Bimtek ini digelar sebagai upaya menyelaraskan arsitektur Sistem Pemerintahan Berbasis Elektronik (SPBE), memperkuat manajemen layanan digital yang terpadu, sekaligus meningkatkan kompetensi dan pola pikir digital ASN.

Penguatan tersebut diharapkan dapat mendorong peningkatan Indeks Pemerintah Digital (Pemdi) Sumatera Barat sekaligus memastikan transformasi digital memberikan manfaat nyata bagi masyarakat.

Dalam sambutannya, Medi Iswandi mengatakan perkembangan teknologi yang begitu cepat menuntut pemerintah untuk terus beradaptasi. Menurutnya, digitalisasi pemerintahan kini telah menjadi kebutuhan dalam menghadirkan pelayanan publik yang lebih cepat, mudah, transparan, dan terintegrasi.

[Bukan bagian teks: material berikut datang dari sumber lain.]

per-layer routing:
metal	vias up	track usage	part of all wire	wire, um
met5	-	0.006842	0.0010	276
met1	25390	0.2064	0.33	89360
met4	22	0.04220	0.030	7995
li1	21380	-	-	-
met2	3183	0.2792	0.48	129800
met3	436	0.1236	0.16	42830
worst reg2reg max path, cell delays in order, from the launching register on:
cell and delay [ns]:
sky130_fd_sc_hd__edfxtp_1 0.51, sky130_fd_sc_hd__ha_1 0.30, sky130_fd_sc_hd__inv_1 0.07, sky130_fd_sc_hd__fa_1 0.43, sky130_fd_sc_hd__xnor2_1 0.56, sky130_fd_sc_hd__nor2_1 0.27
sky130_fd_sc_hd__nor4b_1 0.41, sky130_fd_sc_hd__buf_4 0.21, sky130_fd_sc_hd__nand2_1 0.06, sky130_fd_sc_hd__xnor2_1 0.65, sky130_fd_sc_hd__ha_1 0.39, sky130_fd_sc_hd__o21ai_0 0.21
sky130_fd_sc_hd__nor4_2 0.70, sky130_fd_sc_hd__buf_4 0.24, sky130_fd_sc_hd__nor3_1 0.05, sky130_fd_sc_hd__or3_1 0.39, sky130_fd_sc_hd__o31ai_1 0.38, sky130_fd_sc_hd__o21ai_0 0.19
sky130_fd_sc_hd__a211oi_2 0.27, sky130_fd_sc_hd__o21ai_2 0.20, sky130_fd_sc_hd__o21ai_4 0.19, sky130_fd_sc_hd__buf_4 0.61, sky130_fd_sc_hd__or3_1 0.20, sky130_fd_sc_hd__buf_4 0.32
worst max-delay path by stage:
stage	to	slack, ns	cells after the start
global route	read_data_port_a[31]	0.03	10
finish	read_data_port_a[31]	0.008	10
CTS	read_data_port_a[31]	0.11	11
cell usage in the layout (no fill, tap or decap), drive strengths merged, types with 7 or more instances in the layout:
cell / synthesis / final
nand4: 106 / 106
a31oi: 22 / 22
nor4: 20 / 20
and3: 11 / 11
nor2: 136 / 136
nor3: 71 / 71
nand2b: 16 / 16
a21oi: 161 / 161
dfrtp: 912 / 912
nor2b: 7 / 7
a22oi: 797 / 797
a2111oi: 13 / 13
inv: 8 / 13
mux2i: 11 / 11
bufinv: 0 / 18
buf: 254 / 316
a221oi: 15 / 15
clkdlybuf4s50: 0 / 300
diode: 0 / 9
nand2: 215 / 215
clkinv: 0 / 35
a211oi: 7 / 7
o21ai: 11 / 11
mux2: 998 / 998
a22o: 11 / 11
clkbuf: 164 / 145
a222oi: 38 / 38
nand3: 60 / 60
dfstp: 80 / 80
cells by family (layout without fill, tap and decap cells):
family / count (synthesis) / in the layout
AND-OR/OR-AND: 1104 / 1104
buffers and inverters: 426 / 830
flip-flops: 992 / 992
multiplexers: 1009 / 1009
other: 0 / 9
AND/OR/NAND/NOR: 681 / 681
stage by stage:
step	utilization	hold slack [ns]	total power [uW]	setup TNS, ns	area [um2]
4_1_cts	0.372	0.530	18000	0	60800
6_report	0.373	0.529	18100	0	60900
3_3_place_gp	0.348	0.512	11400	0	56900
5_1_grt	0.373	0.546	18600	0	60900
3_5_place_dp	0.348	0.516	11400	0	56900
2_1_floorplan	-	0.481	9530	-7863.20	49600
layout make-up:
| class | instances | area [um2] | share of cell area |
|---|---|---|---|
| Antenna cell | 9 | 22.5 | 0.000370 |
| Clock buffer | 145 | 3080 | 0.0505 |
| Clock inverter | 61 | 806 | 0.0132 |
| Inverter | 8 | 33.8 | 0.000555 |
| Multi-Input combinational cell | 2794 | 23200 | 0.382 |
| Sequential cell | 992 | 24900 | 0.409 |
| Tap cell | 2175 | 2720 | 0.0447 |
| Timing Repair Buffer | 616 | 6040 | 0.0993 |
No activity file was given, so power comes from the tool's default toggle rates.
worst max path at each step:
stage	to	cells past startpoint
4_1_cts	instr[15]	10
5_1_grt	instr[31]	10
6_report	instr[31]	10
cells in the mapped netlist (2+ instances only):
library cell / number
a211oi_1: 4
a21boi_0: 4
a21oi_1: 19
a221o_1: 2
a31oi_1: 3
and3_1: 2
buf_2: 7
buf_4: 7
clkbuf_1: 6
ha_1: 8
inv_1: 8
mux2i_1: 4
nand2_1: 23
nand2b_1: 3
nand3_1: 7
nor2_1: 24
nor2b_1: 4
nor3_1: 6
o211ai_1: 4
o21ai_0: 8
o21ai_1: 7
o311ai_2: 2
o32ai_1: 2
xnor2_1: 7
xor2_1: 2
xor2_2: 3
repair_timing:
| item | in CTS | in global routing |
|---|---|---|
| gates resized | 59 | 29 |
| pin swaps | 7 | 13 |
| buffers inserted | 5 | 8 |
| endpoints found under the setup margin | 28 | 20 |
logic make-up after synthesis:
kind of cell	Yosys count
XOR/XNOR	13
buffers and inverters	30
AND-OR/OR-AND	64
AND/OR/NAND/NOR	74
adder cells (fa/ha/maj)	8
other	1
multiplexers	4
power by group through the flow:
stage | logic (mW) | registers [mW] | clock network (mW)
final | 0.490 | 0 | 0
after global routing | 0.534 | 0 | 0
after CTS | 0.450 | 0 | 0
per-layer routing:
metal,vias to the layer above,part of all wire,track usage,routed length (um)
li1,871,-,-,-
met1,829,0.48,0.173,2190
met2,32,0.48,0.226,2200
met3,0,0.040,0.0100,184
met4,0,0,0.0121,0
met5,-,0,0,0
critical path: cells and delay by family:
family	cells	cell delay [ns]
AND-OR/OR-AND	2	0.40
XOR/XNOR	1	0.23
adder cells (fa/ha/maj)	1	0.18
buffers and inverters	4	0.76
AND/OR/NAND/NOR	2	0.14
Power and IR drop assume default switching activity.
==> flow/design.v <==
module counter(  
              clk,
              hard_reset,
              dp_count);  
parameter N=10;
input clk;
input hard_reset;
output reg [N-1:0] dp_count;
always @ (posedge clk or negedge hard_reset) begin
  if (~hard_reset) dp_count <=0;
  else dp_count <= dp_count+1'b1;
end
endmodule
module dec_7seg(  
                a,  
                seg,  
                dot);  
input [3:0] a;
input dot;
output [7:0] seg;
assign seg[7] = ~(~a[2]&~a[0] | ~a[3]&a[1] | ~a[3]&a[2]&a[0] |
                a[2]&a[1] | a[3]&~a[2]&~a[1]);
assign seg[6] = ~(~a[3]&~a[2] | ~a[3]&~a[1]&~a[0] | ~a[2]&~a[0] |
                ~a[3]&a[1]&a[0] | a[3]&~a[1]&a[0]);
assign seg[5] = ~(~a[3]&~a[1] | ~a[3]&a[0] | ~a[1]&a[0] |
                ~a[3]&a[2] | a[3]&~a[2]);
assign seg[4] = ~(~a[2]&~a[0] | ~a[2]&a[1] | a[1]&~a[0] | 
                a[2]&~a[1]&a[0] | a[3]&~a[1]);
assign seg[3] = ~(~a[2]&~a[0] | a[1]&~a[0] | a[3]&a[1] |
                a[3]&a[2]);
assign seg[2] = ~(~a[2]&~a[1]&~a[0] | ~a[3]&a[2] | a[2]&a[1] |
                a[3]&~a[2]&a[0]);
assign seg[1] = ~(~a[2]&a[1] | a[2]&~a[1] | a[2]&~a[0] | a[3]);
assign seg[0] = ~(dot);  
endmodule
module dp_fsm(
clk, hard_reset, dot,
dp_count,  
a,  
seg_sel,  
d, e, f, g, h, i);  
input clk;
input hard_reset;
input [9:0] dp_count;
input [3:0] d;
input [3:0] e;
input [3:0] f;
input [3:0] g;
input [3:0] h;
input [3:0] i;
output reg [3:0] a;
output reg [5:0] seg_sel;
output reg dot;
reg [2:0] state, next_state;
parameter S0=3'b000;
parameter S1=3'b001;
parameter S2=3'b010;
parameter S3=3'b011;
parameter S4=3'b100;
parameter S5=3'b101;
parameter seg_sel0 = 6'b100000;  
parameter seg_sel1 = 6'b010000;
parameter seg_sel2 = 6'b001000;
parameter seg_sel3 = 6'b000100;
parameter seg_sel4 = 6'b000010;
parameter seg_sel5 = 6'b000001;  
always @ (posedge clk or negedge hard_reset) begin
  if (~hard_reset) state <= S5;  
  else state <= next_state;
end
always @ (state or dp_count) begin
  case (state)
    S0: if (dp_count==10'h3FF) next_state=S1;
        else next_state=S0;
    S1: if (dp_count==10'h3FF) next_state=S2;
        else next_state=S1;
    S2: if (dp_count==10'h3FF) next_state=S3;
        else next_state=S2;
    S3: if (dp_count==10'h3FF) next_state=S4;
        else next_state=S3;
    S4: if (dp_count==10'h3FF) next_state=S5;
        else next_state=S4;
    S5: if (dp_count==10'h3FF) next_state=S0;
        else next_state=S5;
    default: next_state=S0;
  endcase
end
always @ (state) begin
  if (state==S0) begin
    a=i;
    dot=0;
    seg_sel = seg_sel0;
  end
  else if (state==S1) begin
    a=h;
    dot=1;
    seg_sel = seg_sel1;
  end
  else if (state==S2) begin
    a=g;
    dot=0;
    seg_sel = seg_sel2;
  end
  else if (state==S3) begin
    a=f;
    dot=1;
    seg_sel = seg_sel3;
  end
  else if (state==S4) begin
    a=e;
    dot=0;
    seg_sel = seg_sel4;
  end
  else if (state==S5) begin
    a=d;
    dot=0;
    seg_sel = seg_sel5;
  end
end
endmodule
module sec_counter(
            clk,
            hard_reset,
            sec_count,
            en);
input clk;
input hard_reset;
input [1:0] en;  
output reg [18:0] sec_count;  
parameter T0=2'b00;  
parameter T1=2'b01;  
parameter T2=2'b10;  
always @ (posedge clk or negedge hard_reset) 
begin
    if (~hard_reset) 
        sec_count <= 0;  
    else begin 
        if(en == T0) 
            sec_count <= 0;  
        else begin
            if(en == T1) 
                sec_count <= sec_count + 19'd1;  
            else begin
                if (en == T2) 
                    sec_count <= sec_count;  
                if(sec_count == 19'd499_999) 
                    sec_count <= 0;  
            end
        end
    end
end
endmodule
module seg_controller(
                      clk, hard_reset,
                      d, e, f, g, h, i,
                      seg,  
                      seg_sel);  
input clk;
input hard_reset;
input [3:0] d;
input [3:0] e;
input [3:0] f;
input [3:0] g;
input [3:0] h;
input [3:0] i;
output [7:0] seg;
output [5:0] seg_sel;
wire [9:0] dp_count;
wire [3:0] a;
wire dot;
counter U1_counter(
                  .clk(clk),  
                  .hard_reset(hard_reset),  
                  .dp_count(dp_count));  
dp_fsm U0_dp_fsm(
          .clk(clk), .hard_reset(hard_reset), .dot(dot),
          .dp_count(dp_count), .d(d), .e(e), .f(f), .g(g), .h(h), .i(i),
			 .a(a), .seg_sel(seg_sel));
dec_7seg U2_dec_7seg(
                    .a(a),  
                    .dot(dot),  
                    .seg(seg));  
endmodule
module start_fsm(
    clk,         
    start,       
    new_start    
);
input clk;          
input start;        
output reg new_start;  
reg [18:0] count;      
reg s;              
always @ (posedge clk) begin
    if (start) begin
        count <= 1'b0;           
        s <= 1'b1;               
        new_start <= 1'b0;       
    end
    else count <= count + 1'b1;  
    if ((count == 19'd50000) & s) new_start <= 1;   
    else if (count == 19'd100000) s <= 1'b0;        
    else new_start <= 0;                            
end
endmodule
module stopwatch_fsm(
                    clk,
                    hard_reset,
                    start,
			              soft_reset,
                    en
                    );
input clk;
input hard_reset;
input start;
input soft_reset;
output reg [1:0] en;
reg [1:0] state;
reg [1:0] nextstate;
parameter T0 = 2'b00;   
parameter T1 = 2'b01;  
parameter T2 = 2'b10;  
always@(posedge clk or negedge hard_reset) begin
  if(~hard_reset) state <= T0;  
  else state <= nextstate;      
end
always@(state or start or soft_reset) begin
  if(~soft_reset)
    nextstate = T0;  
  else begin
    case (state)
      T0 : if (start) nextstate = T1;  
           else nextstate = T0;
      T1 : if (start) nextstate = T2;  
           else nextstate = T1;
      T2 : if (start) nextstate = T1;  
           else nextstate = T2;
    default : nextstate = T0;  
    endcase
  end
end
always@(state) begin
  case (state)
    T1 : en = T1;  
    T2 : en = T2;  
    default : en = T0;  
  endcase 
end
endmodule
module stopwatch_top(
    clk,           
    hard_reset,    
    start,         
    soft_reset,    
    d, e, f, g, h, i   
);
input clk;
input hard_reset;
input start;
input soft_reset;
output [3:0] d;
output [3:0] e;
output [3:0] f;
output [3:0] g;
output [3:0] h;
output [3:0] i;
wire [18:0] sec_count;   
wire [1:0] en;           
wire new_start;          
sec_counter U0_sec_counter(
    .clk(clk),
    .hard_reset(hard_reset),
    .en(en),
    .sec_count(sec_count)
);
start_fsm U0_start_fsm(
    .clk(clk),
    .start(start),
    .new_start(new_start)
);
stopwatch_fsm U1_stopwatch_fsm(
    .clk(clk),
    .soft_reset(soft_reset),
    .hard_reset(hard_reset),
    .start(new_start),   
    .en(en)
);
timer U2_timer(
    .clk(clk),
    .hard_reset(hard_reset),
    .soft_reset(soft_reset),
    .sec_count(sec_count),
    .d(d),
    .e(e),
    .f(f),
    .g(g),
    .h(h),
    .i(i)
);
endmodule
module timer(
    clk,           
    hard_reset,    
    sec_count,     
    soft_reset,    
    d, e, f, g, h, i   
);
input clk;                
input hard_reset;         
input [18:0] sec_count;   
input soft_reset;         
output reg [3:0] d;       
output reg [3:0] e;       
output reg [3:0] f;       
output reg [3:0] g;       
output reg [3:0] h;       
output reg [3:0] i;       
always@(posedge clk or negedge hard_reset) begin
    if (~hard_reset)  d <= 4'd0;   
    else begin 
        if ((d == 4'd10) || ~soft_reset) d <= 4'd0;   
        else if(sec_count == 19'd499_999) d <= d + 4'd1;   
    end
end
always@(posedge clk or negedge hard_reset) begin
    if (~hard_reset)  e <= 4'd0;
    else begin 
        if ((e == 4'd10) || ~soft_reset) e <= 4'd0;
        else if(d == 4'd10) e <= e + 4'd1;   
    end
end
always@(posedge clk or negedge hard_reset) begin
    if (~hard_reset)  f <= 4'd0;
    else begin 
        if ((f == 4'd10) || ~soft_reset) f <= 4'd0;
        else if(e == 4'd10) f <= f + 4'd1;   
    end
end
always@(posedge clk or negedge hard_reset) begin
    if (~hard_reset)  g <= 4'd0;
    else begin 
        if ((g == 4'd6) || ~soft_reset) g <= 4'd0;   
        else if(f == 4'd10) g <= g + 4'd1;   
    end
end
always@(posedge clk or negedge hard_reset) begin
    if (~hard_reset)  h <= 4'd0;
    else begin 
        if ((h == 4'd10) || ~soft_reset) h <= 4'd0;
        else if(g == 4'd6) h <= h + 4'd1;   
    end
end
always@(posedge clk or negedge hard_reset) begin
    if (~hard_reset)  i <= 5'd0;
    else begin 
        if ((i == 4'd6) || ~soft_reset) i <= 4'd0;   
        else if(h == 4'd10) i <= i + 4'd1;   
    end
end
endmodule
module top(clk, soft_reset, hard_reset,
          start,
          seg,
          seg_sel);
input clk;
input soft_reset;
input hard_reset;
input start;
output [7:0] seg;
output [5:0] seg_sel;
wire [3:0] d;
wire [3:0] e;
wire [3:0] f;
wire [3:0] g;
wire [3:0] h;
wire [3:0] i;
stopwatch_top U0_stopwatch_top(.clk(clk),
                           .soft_reset(soft_reset),
                           .hard_reset(hard_reset),
                           .start(start),
                           .d(d),
                           .e(e),
                           .f(f),
                           .g(g),
                           .h(h),
                           .i(i));
seg_controller U1_seg_controller(.clk(clk),
                                 .hard_reset(hard_reset),
                                 .d(d),
                                 .e(e),
                                 .f(f),
                                 .g(g),
                                 .h(h),
                                 .i(i),
                                 .seg(seg),
                                 .seg_sel(seg_sel));
endmodule
==> flow/run.sh <==
#!/bin/bash
# OpenROAD 26Q1-2900-gdf79404cd8, Yosys 0.63+post, stock flow scripts
make -C /OpenROAD-flow-scripts/flow DESIGN_CONFIG=/design/flow/config.mk WORK_HOME=/design/flow/orfs finish
==> flow/config.mk <==
export PLATFORM = sky130hd
export DESIGN_NAME = top
export DESIGN_NICKNAME = top
export VERILOG_FILES = /design/flow/design.v
export SDC_FILE = /design/flow/constraint.sdc
export NUM_CORES = 4
export LEC_CHECK = 1
export CORE_UTILIZATION = 40
==> flow/constraint.sdc <==
current_design top

set clk_period 4.3
set clk_io_pct 0.2

create_clock -name clk0 -period $clk_period [get_ports {clk}]

set non_clock_inputs [all_inputs -no_clocks]
set_input_delay [expr $clk_period * $clk_io_pct] -clock clk0 $non_clock_inputs
set_output_delay [expr $clk_period * $clk_io_pct] -clock clk0 [all_outputs]
==> impl_metrics.ini <==
; flow metrics
[pwr]
clkPwrFrac = 0.477
switching_share = 0.208
leakagePower_uw = 0.00217
p_int_uw = 1230
p_per_area_nw_per_um2 = 296
ir_drop_v = 0.000208
p_sw_uw = 323
p_seq_frac = 0.504
p_comb_frac = 0.019

[synth]
synthTopCellsByCount = dfrtp_1, nor2_1, nand2_1
synth.area.top_cells = dfrtp_1, dfxtp_1, ha_1
synthCells = 487
syn_area_um2 = 4700
synthAdderAreaFrac = 0.0533
compound_area_frac = 0.132
synthTopLogicFamily = simple AND/OR/NAND/NOR gates
ys_sh_xor = 0.0634
ys_ff = 94
synth-simple-area-share = 0.216
async_flop_share = 0.660
ys_cells = 487
yosys_most_used_dff = dfrtp_1
yosys_warnings = 6
yosys_area_um2 = 4700
synthMuxAreaShare = 0.0405
top_cell_area_share = 0.320
top_area_cell = dfrtp_1
synth.distinct_cells = 57
synth-edff-count = 0
yosysMostFrequentCell = dfrtp_1
syn_avg_cell_area_um2 = 9.64

[route]
post-route-drc-count = 0
vias = 3463
drt_iter0_markers = 273
first_pass_iters = 4
drtAntennaViolNets = 0
drt-vias-per-instance = 5.39
wirelength_um = 8580
routedWlPerCell_um = 13.4
n_antenna_cell = 0

[run_status]
status = completed

[worst_setup_path]
crit_path_start_kind = flip-flop
worst-setup-path-type = flip-flop to flip-flop
cp.arrival_ps = 2570
reg2regPathDepth = 5
r2r_start = U0_stopwatch_top.U0_sec_counter.sec_count[0]
required_ps = 4520
reg2reg_to = U0_stopwatch_top.U0_sec_counter.sec_count[18]
crit_path_start = U0_stopwatch_top.U0_sec_counter.sec_count[0]
cp_max_fo = 13
r2r_slack_ps = 1940
worstSetupEndpointType = flip-flop

[hold_path]
hold_path.startpoint = U1_seg_controller.U1_counter.dp_count[5]
worstHoldPathType = flip-flop to flip-flop
whs_endpoint = U1_seg_controller.U1_counter.dp_count[5]
hold_depth = 1

[final_layout]
drive_above_1_share = 0.0701
design_area_um2 = 5250
area_growth_pct = 11.8

[clock_tree]
cts_setup_buffers = 0
cts_resized = 0
numCtsBuffers = 9
clockBufferDepth = 2
clk-insertion-delay-late_ps = 330
tritoncts = built
cts_root_buf = clkbuf_16
clkTransAtPathRegs_ps = 60
postCtsHoldBufs = 0
htreeDepth = 3

[global_route]
grt_max_degree = 38
grt_first_pass_wirelength_um = 15100
first_global_vias = 3184
antenna_found_initial = 0
grt-ovfl-total = 0
grt_use_total = 0.160

[sta]
worstMarginPinSlew_ps = 732
post-route-period-util = 0.548
relSlewSlack = 0.510
unclocked_pins = 11
drv_slew = 0
setup_viol = 0
fin_skew_ps = 3.36
final-hold-violation-count = 0
fmax_mhz = 424
untimed_endpoints = 25
rsz0062_at_grt = no
layout_setup_ws_ps = 1940
post-route-min-period_ps = 2360
tns_ps = 0

[die]
fp.dieW_um = 110
io_pins = 18
rows = 39
fp_util = 0.411
fp.dieH_um = 110
coreArea_um2 = 11400
dieArea_um2 = 12200

[place]
place_ws_ps = 1930
dpl_cell_area_um2 = 4960
portBuffers = 17
gp_congestion = 0.826
dpl.hpwl_um = 5780

[job]
drv_cap = 0
warnings = 35
## critical path, stage by stage, from the launching register on
cell,delay [ps]
dfrtp_1,380
ha_1,240
nand4_1,460
or4_4,680
o211a_1,230
a211o_1,260
## metrics by stage
step | util | instances | hold slack, ps | power [uW]
6_report | 0.460 | 642 | 470 | 1560
4_1_cts | 0.460 | 642 | 476 | 1580
3_5_place_dp | 0.435 | 626 | 455 | 829
2_1_floorplan | - | 487 | 438 | 810
3_3_place_gp | 0.435 | 626 | 453 | 829
5_1_grt | 0.460 | 642 | 482 | 1620
## how the worst max path moves through the flow
stage / end / slack (ps)
final: U0_stopwatch_top.U0_sec_counter.sec_count[18] / 1940
after global routing: U0_stopwatch_top.U0_sec_counter.sec_count[18] / 1800
after CTS: U0_stopwatch_top.U0_sec_counter.sec_count[18] / 1960
## final cells by class
type                            instances  area [um2]
Timing Repair Buffer                   19         180
Clock buffer                           10         229
Sequential cell                        94        2140
Clock inverter                          6        56.3
Tap cell                              143         179
Multi-Input combinational cell        344        2370
Fill cell                            1072        6170
Inverter                               26        97.6
## metal layers
layer / global-route usage / wire length [um] / vias up
met5: 0 / 0 / -
met4: 0.0197 / 113 / 0
met3: 0.0210 / 243 / 9
met2: 0.250 / 3850 / 55
met1: 0.252 / 4370 / 1626
li1: - / - / 1773
## layout by cell type, fill, tap and decap left out, types with 15 or more instances in the layout
master	count
nor2_1	42
o21ai_0	16
ha_1	20
xnor2_1	20
dfxtp_1	21
inv_1	25
a21oi_1	25
dfrtp_1	60
nand2_1	31
clkdlybuf4s50_1	16
nand3_1	15
## registers in the layout, indices dropped and copies added, names as in the netlist, 6 cells and up, named ones only
register and cells:
U0_stopwatch_top.U0_start_fsm.count 19, U1_seg_controller.U0_dp_fsm.seg_sel 6, U0_stopwatch_top.U0_sec_counter.sec_count 19, U1_seg_controller.U1_counter.dp_count 10
## logic make-up after synthesis
logic type      Yosys count
compound gates           94
buf+inv                  49
latches                  11
xor+xnor                 34
fa+ha+maj                20
mux                      18
flops                    83
simple gates            178
## power by group through the flow
stage	sequential, uW	combinational [uW]	clock, uW
6_report	784	29.9	742
4_1_cts	783	31.3	767
5_1_grt	784	35.2	798
Power and IR drop assume default switching activity.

"Transformasi digital pemerintahan bukan lagi sebuah pilihan, melainkan sebuah kebutuhan. Perkembangan teknologi informasi yang begitu cepat menuntut pemerintah untuk terus beradaptasi dalam memberikan pelayanan publik yang lebih cepat, mudah, transparan, terintegrasi, dan berorientasi pada kebutuhan masyarakat," ujar Medi.

Ia juga menekankan pentingnya kesiapan sumber daya manusia dalam menjalankan transformasi tersebut. Menurutnya, teknologi yang canggih tidak akan optimal tanpa ASN yang memiliki kemampuan beradaptasi dan berinovasi.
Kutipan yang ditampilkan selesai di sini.